Dataset.
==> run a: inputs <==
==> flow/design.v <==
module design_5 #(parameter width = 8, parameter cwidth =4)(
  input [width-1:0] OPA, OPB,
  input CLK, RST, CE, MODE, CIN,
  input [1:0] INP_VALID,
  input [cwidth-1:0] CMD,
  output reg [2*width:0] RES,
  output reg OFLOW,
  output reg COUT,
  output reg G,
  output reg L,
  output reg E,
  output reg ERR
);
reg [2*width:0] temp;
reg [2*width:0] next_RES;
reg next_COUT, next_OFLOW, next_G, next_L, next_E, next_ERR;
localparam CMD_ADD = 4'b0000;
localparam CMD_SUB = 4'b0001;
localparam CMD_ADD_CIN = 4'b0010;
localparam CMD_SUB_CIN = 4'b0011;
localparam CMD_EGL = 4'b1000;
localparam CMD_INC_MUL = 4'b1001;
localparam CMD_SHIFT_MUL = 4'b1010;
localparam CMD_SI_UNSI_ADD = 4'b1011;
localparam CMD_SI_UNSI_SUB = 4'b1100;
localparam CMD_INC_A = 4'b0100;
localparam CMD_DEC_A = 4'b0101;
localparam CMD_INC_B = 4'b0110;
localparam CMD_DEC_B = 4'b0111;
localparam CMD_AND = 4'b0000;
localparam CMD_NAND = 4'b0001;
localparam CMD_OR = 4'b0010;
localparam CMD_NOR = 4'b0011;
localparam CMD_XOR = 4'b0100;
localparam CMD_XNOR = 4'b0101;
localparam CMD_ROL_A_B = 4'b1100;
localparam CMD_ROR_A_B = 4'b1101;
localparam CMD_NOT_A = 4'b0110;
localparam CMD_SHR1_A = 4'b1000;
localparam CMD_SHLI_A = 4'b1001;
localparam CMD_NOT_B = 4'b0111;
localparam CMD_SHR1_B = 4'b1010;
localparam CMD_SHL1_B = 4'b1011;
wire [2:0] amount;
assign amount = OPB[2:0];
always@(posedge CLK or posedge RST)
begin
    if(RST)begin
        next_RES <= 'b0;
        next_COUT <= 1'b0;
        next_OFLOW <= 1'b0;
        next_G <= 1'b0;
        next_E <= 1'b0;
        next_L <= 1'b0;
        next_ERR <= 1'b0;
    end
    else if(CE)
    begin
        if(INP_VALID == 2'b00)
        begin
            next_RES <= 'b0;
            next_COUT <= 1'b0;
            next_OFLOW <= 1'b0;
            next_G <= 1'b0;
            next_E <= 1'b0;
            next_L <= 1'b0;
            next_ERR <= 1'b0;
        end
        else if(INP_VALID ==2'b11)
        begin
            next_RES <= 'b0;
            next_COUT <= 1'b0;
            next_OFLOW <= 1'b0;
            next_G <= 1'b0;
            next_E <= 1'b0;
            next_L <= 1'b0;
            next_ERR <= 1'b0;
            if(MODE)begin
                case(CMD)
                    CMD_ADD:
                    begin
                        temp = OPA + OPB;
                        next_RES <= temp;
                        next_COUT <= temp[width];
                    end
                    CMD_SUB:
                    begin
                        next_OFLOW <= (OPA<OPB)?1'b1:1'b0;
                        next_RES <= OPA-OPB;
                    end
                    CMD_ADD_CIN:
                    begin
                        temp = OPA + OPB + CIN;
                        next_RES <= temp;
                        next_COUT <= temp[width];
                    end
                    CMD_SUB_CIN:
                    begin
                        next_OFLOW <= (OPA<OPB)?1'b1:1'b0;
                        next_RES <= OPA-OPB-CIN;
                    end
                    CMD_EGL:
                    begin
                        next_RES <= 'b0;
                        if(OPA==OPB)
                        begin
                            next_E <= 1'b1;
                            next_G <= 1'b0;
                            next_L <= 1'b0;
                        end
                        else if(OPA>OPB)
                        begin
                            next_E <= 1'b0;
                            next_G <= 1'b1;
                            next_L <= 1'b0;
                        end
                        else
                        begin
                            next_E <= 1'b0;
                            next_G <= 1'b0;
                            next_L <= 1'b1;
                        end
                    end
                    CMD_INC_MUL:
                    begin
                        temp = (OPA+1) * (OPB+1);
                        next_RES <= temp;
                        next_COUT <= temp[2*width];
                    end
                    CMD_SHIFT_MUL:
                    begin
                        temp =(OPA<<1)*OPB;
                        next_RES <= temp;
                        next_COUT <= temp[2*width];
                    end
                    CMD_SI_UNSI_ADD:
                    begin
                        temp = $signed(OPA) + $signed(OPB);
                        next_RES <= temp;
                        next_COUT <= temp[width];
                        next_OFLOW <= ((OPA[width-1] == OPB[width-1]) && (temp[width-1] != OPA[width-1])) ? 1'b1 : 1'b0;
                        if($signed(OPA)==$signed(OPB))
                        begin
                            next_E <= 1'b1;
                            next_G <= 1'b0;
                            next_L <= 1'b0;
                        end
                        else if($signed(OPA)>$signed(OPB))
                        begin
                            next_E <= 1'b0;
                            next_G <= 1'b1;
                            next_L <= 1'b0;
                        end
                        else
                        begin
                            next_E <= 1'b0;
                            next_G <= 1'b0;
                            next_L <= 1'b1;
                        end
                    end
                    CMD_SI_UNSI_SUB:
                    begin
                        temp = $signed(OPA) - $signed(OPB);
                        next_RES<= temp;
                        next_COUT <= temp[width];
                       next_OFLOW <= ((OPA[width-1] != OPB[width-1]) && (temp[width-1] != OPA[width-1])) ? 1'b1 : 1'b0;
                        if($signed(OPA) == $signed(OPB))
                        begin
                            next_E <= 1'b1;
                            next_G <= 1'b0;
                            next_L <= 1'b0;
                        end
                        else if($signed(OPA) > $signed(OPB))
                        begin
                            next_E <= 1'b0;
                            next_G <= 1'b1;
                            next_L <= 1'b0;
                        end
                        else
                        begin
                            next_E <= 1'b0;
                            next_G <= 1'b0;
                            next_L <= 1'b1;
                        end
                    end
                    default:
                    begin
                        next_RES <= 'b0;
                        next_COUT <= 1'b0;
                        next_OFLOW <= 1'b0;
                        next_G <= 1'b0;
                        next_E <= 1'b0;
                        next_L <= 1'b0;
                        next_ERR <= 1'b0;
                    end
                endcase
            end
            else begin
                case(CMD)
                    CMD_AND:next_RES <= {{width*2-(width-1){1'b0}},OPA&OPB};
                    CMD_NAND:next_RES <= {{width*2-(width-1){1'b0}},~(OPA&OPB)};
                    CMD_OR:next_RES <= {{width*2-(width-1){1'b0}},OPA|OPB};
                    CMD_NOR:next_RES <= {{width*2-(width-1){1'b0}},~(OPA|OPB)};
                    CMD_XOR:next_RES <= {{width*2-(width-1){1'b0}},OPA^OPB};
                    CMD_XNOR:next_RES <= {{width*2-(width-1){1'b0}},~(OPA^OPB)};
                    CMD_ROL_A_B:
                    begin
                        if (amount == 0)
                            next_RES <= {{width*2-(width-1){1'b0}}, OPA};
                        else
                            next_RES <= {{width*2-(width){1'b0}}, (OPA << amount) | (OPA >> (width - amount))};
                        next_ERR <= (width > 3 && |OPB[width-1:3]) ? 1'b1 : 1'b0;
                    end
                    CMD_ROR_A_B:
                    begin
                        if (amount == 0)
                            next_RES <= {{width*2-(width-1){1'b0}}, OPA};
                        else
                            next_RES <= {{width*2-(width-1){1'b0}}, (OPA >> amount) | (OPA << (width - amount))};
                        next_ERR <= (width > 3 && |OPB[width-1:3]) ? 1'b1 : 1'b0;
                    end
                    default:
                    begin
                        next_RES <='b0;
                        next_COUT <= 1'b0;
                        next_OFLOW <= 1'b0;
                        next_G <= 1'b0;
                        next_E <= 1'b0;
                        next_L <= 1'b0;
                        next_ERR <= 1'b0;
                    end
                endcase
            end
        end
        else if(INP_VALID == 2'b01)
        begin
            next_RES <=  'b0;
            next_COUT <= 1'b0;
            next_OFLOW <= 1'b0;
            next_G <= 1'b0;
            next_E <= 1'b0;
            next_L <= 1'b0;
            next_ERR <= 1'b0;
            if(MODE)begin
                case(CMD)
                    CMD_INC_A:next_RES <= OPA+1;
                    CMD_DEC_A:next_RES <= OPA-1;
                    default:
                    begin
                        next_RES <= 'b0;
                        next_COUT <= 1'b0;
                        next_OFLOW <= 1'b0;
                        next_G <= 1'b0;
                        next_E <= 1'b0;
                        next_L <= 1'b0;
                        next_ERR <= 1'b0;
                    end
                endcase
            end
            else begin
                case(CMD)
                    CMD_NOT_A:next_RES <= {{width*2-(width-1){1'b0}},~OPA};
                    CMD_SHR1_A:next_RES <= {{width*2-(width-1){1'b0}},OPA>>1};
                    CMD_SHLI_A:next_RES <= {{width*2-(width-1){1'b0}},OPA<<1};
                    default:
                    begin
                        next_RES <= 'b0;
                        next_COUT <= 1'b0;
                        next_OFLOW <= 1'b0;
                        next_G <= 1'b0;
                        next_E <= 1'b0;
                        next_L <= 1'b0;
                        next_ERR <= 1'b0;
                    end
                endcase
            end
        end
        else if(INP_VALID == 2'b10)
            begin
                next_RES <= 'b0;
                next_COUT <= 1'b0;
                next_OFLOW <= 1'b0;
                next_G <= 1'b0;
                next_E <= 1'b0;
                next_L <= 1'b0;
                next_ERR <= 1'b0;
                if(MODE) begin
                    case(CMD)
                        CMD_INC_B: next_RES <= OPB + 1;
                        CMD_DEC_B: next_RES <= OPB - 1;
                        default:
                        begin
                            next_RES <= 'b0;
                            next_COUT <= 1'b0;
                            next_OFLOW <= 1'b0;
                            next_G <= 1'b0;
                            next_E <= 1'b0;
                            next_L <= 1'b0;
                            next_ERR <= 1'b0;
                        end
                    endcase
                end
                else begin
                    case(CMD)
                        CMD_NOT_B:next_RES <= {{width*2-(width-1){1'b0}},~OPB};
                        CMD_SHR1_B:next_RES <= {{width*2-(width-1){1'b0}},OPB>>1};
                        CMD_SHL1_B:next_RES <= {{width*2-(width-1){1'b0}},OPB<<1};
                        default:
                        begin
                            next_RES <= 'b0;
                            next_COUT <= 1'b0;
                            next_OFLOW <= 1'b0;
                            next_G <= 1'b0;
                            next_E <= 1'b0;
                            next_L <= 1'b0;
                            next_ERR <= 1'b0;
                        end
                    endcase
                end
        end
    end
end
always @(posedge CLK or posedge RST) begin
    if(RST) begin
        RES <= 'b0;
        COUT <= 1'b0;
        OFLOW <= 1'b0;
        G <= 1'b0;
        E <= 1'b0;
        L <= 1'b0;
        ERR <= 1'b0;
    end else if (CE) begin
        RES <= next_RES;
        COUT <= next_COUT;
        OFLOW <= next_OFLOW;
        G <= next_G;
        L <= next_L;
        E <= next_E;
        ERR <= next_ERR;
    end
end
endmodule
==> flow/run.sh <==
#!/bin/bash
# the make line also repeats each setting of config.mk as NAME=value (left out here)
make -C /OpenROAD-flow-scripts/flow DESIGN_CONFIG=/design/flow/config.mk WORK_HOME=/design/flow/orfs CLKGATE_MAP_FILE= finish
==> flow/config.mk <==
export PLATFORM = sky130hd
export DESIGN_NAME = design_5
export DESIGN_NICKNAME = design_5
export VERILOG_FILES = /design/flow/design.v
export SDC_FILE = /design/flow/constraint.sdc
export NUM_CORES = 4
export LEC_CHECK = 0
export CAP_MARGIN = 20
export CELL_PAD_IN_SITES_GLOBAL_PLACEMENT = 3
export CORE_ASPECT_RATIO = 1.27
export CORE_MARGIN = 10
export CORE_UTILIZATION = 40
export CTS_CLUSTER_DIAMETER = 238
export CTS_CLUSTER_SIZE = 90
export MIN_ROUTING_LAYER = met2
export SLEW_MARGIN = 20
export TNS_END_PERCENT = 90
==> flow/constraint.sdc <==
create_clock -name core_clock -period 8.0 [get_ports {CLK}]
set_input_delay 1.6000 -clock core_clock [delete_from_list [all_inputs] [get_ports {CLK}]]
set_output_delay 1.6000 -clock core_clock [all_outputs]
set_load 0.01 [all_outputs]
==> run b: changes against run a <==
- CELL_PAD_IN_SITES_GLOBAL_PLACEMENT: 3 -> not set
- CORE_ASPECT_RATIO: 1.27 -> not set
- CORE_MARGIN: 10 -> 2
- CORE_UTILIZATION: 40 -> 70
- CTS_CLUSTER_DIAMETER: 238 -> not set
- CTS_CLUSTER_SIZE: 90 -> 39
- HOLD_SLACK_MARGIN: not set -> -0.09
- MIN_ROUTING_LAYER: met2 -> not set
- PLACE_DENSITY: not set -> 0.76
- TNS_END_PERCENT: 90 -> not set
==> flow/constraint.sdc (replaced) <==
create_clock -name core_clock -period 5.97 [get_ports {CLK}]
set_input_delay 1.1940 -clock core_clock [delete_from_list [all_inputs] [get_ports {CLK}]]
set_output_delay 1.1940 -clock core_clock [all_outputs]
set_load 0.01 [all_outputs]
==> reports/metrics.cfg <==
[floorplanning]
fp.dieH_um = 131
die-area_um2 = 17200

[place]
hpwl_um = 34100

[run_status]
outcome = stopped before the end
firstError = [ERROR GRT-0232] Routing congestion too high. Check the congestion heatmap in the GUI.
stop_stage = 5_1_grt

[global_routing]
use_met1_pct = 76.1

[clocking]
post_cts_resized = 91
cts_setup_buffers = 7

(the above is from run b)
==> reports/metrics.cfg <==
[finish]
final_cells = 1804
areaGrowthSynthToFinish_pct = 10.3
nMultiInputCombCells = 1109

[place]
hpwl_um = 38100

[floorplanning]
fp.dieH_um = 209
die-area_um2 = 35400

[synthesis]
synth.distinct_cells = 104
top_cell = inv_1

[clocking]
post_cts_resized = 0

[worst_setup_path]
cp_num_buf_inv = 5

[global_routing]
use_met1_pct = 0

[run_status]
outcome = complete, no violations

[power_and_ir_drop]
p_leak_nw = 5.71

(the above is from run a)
--
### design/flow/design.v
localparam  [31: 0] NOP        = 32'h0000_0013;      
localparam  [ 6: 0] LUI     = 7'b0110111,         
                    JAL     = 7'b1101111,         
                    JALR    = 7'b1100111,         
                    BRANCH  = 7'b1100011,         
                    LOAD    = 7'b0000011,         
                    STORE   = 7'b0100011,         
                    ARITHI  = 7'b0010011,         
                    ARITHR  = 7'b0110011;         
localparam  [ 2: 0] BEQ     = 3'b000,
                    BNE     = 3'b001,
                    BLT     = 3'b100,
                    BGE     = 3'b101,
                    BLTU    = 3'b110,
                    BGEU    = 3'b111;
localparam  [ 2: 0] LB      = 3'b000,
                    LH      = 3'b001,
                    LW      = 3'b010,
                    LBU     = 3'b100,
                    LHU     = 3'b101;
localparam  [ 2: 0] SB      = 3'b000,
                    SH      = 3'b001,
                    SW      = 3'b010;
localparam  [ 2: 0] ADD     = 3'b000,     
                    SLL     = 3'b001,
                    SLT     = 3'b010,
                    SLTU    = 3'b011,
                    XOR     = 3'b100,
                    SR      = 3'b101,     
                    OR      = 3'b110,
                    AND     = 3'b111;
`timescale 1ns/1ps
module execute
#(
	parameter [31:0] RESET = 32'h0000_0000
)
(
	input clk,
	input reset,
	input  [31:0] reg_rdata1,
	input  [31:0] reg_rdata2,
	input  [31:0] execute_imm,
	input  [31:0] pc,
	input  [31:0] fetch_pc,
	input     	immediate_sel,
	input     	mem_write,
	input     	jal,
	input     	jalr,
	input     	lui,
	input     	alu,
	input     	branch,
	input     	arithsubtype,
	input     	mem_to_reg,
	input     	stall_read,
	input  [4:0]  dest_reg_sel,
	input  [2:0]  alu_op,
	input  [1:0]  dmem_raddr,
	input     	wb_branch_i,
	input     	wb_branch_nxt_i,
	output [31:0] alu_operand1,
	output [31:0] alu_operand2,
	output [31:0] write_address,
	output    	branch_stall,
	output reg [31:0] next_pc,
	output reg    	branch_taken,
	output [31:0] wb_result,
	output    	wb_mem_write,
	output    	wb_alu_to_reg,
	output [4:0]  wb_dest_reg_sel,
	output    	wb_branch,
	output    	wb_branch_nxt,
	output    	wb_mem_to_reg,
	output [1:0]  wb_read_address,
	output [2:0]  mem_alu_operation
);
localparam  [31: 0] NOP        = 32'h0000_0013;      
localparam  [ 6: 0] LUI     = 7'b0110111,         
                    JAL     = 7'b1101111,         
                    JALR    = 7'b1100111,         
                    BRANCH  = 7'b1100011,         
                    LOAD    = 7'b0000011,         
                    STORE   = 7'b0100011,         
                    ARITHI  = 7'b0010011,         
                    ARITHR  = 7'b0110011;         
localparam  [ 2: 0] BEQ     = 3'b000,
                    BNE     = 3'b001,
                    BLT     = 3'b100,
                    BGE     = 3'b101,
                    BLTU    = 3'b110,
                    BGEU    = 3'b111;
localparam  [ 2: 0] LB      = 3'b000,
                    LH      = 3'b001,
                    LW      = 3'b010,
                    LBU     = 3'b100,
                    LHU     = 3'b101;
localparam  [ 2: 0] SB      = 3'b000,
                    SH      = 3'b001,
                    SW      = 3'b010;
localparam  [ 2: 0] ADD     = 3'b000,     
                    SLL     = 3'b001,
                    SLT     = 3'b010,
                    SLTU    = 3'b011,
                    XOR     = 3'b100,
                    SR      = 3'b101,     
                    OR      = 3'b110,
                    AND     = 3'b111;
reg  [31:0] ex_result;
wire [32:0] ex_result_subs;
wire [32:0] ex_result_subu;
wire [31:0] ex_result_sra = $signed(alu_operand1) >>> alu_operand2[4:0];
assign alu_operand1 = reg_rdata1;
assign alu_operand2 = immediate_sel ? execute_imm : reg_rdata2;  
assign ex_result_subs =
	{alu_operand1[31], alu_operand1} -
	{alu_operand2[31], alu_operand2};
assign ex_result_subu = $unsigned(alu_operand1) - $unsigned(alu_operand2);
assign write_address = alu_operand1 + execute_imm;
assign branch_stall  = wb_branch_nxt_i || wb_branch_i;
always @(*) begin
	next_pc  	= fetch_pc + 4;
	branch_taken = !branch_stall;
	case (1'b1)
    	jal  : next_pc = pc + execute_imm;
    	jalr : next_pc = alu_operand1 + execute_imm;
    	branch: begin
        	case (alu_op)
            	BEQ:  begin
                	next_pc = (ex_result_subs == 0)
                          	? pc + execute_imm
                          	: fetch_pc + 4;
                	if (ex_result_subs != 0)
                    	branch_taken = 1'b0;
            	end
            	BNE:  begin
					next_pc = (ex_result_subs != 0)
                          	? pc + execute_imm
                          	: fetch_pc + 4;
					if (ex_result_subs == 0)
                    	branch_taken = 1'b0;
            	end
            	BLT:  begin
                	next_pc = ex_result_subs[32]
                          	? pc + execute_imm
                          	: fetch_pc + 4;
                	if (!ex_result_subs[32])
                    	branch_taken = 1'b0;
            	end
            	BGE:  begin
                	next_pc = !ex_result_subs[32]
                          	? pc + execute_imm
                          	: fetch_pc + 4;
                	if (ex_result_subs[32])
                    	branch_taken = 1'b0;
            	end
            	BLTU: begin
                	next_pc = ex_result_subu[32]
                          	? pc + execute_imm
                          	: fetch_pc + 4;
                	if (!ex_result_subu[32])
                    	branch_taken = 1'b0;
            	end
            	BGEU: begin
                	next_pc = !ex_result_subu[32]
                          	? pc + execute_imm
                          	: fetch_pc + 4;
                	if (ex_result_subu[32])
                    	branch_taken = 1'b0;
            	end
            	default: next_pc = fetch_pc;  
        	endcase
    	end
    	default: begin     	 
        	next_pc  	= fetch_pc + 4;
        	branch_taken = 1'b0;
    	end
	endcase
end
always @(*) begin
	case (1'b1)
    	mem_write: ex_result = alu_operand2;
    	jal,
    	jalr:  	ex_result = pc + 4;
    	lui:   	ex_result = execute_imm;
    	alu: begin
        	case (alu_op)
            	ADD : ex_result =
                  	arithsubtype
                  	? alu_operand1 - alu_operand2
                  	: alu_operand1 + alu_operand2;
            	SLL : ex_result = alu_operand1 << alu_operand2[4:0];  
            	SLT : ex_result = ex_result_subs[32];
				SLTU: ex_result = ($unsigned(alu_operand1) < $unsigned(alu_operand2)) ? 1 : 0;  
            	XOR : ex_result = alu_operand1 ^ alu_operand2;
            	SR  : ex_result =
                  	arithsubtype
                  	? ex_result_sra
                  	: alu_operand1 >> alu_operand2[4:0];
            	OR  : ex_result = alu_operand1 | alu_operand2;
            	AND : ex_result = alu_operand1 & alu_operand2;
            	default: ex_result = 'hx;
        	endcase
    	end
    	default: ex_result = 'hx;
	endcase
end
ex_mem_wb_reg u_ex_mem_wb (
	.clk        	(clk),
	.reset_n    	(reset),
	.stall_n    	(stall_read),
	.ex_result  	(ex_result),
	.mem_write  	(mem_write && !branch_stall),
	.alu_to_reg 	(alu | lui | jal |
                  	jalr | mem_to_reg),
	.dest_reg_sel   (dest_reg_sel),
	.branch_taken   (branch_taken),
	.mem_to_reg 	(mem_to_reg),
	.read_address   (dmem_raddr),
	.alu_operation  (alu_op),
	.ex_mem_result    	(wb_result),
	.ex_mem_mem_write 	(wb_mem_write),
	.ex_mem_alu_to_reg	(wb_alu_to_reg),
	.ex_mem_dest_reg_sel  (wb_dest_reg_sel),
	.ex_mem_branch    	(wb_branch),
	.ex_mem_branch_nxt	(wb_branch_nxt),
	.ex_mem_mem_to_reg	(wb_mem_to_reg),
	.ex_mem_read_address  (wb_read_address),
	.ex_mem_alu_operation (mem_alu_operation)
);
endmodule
==
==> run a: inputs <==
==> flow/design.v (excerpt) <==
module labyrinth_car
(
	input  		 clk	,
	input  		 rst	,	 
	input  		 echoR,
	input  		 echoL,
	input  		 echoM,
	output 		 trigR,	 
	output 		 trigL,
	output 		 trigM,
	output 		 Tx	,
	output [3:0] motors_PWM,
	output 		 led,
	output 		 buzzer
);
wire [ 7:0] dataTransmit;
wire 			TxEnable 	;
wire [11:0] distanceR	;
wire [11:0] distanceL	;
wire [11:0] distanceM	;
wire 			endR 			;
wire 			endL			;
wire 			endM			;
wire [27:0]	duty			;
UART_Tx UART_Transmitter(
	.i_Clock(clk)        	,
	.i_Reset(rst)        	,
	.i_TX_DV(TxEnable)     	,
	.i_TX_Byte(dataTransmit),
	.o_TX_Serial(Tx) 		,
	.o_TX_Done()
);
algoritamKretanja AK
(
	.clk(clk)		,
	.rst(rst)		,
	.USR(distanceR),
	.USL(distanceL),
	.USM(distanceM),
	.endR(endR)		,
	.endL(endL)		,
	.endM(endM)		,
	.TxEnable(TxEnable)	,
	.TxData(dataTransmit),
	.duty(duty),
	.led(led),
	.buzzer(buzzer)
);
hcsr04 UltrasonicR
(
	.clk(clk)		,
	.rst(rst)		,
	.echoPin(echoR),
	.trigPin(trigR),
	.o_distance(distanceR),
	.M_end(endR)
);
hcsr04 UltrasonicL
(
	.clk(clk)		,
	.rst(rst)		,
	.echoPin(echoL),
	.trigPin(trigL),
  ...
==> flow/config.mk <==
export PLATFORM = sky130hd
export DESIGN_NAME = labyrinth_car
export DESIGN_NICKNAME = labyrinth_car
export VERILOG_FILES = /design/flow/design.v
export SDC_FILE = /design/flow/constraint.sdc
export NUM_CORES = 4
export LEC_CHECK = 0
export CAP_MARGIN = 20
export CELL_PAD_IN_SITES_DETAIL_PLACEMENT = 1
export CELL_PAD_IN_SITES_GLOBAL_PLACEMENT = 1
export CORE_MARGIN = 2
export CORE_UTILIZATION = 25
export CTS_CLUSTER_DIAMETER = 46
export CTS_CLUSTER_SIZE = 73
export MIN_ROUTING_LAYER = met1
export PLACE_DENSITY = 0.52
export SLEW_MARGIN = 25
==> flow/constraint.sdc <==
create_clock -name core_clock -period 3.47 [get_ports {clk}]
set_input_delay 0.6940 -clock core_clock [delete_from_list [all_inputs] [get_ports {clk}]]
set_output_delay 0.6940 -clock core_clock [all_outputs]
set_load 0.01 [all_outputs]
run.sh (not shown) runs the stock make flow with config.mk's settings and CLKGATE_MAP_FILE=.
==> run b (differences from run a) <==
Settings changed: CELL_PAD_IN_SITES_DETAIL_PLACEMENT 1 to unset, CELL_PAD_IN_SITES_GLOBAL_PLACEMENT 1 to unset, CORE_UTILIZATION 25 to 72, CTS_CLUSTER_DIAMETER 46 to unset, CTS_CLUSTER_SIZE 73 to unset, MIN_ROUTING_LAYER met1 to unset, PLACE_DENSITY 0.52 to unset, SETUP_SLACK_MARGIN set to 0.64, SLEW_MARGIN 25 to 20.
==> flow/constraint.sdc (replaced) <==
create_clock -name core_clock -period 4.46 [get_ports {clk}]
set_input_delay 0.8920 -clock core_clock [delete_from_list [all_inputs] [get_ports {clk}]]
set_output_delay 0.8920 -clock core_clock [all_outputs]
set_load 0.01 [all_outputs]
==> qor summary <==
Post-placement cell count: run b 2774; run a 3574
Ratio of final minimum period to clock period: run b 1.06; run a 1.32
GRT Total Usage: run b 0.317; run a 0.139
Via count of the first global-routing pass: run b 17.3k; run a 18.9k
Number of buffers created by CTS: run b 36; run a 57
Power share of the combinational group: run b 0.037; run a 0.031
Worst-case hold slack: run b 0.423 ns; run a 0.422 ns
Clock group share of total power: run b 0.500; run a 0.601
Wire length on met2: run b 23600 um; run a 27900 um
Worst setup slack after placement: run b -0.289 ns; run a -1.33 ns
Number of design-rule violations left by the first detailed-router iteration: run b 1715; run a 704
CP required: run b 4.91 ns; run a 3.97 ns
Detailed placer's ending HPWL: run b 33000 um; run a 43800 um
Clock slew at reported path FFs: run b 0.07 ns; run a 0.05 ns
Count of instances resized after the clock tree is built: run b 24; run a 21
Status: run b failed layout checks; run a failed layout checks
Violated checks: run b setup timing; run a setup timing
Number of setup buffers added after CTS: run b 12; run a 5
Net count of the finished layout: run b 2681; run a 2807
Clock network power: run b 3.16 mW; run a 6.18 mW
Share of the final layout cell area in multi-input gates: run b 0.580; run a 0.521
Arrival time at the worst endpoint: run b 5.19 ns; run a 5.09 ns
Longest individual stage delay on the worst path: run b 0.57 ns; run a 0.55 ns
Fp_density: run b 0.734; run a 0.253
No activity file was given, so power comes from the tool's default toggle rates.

Task description. The answer is the lines above between the line holding "- TNS_END_PERCENT: 90 -> not set" and the line holding "post_cts_resized = 91", inclusive, each written out exactly, and no others.

Response for this exercise.
- TNS_END_PERCENT: 90 -> not set
==> flow/constraint.sdc (replaced) <==
create_clock -name core_clock -period 5.97 [get_ports {CLK}]
set_input_delay 1.1940 -clock core_clock [delete_from_list [all_inputs] [get_ports {CLK}]]
set_output_delay 1.1940 -clock core_clock [all_outputs]
set_load 0.01 [all_outputs]
==> reports/metrics.cfg <==
[floorplanning]
fp.dieH_um = 131
die-area_um2 = 17200

[place]
hpwl_um = 34100

[run_status]
outcome = stopped before the end
firstError = [ERROR GRT-0232] Routing congestion too high. Check the congestion heatmap in the GUI.
stop_stage = 5_1_grt

[global_routing]
use_met1_pct = 76.1

[clocking]
post_cts_resized = 91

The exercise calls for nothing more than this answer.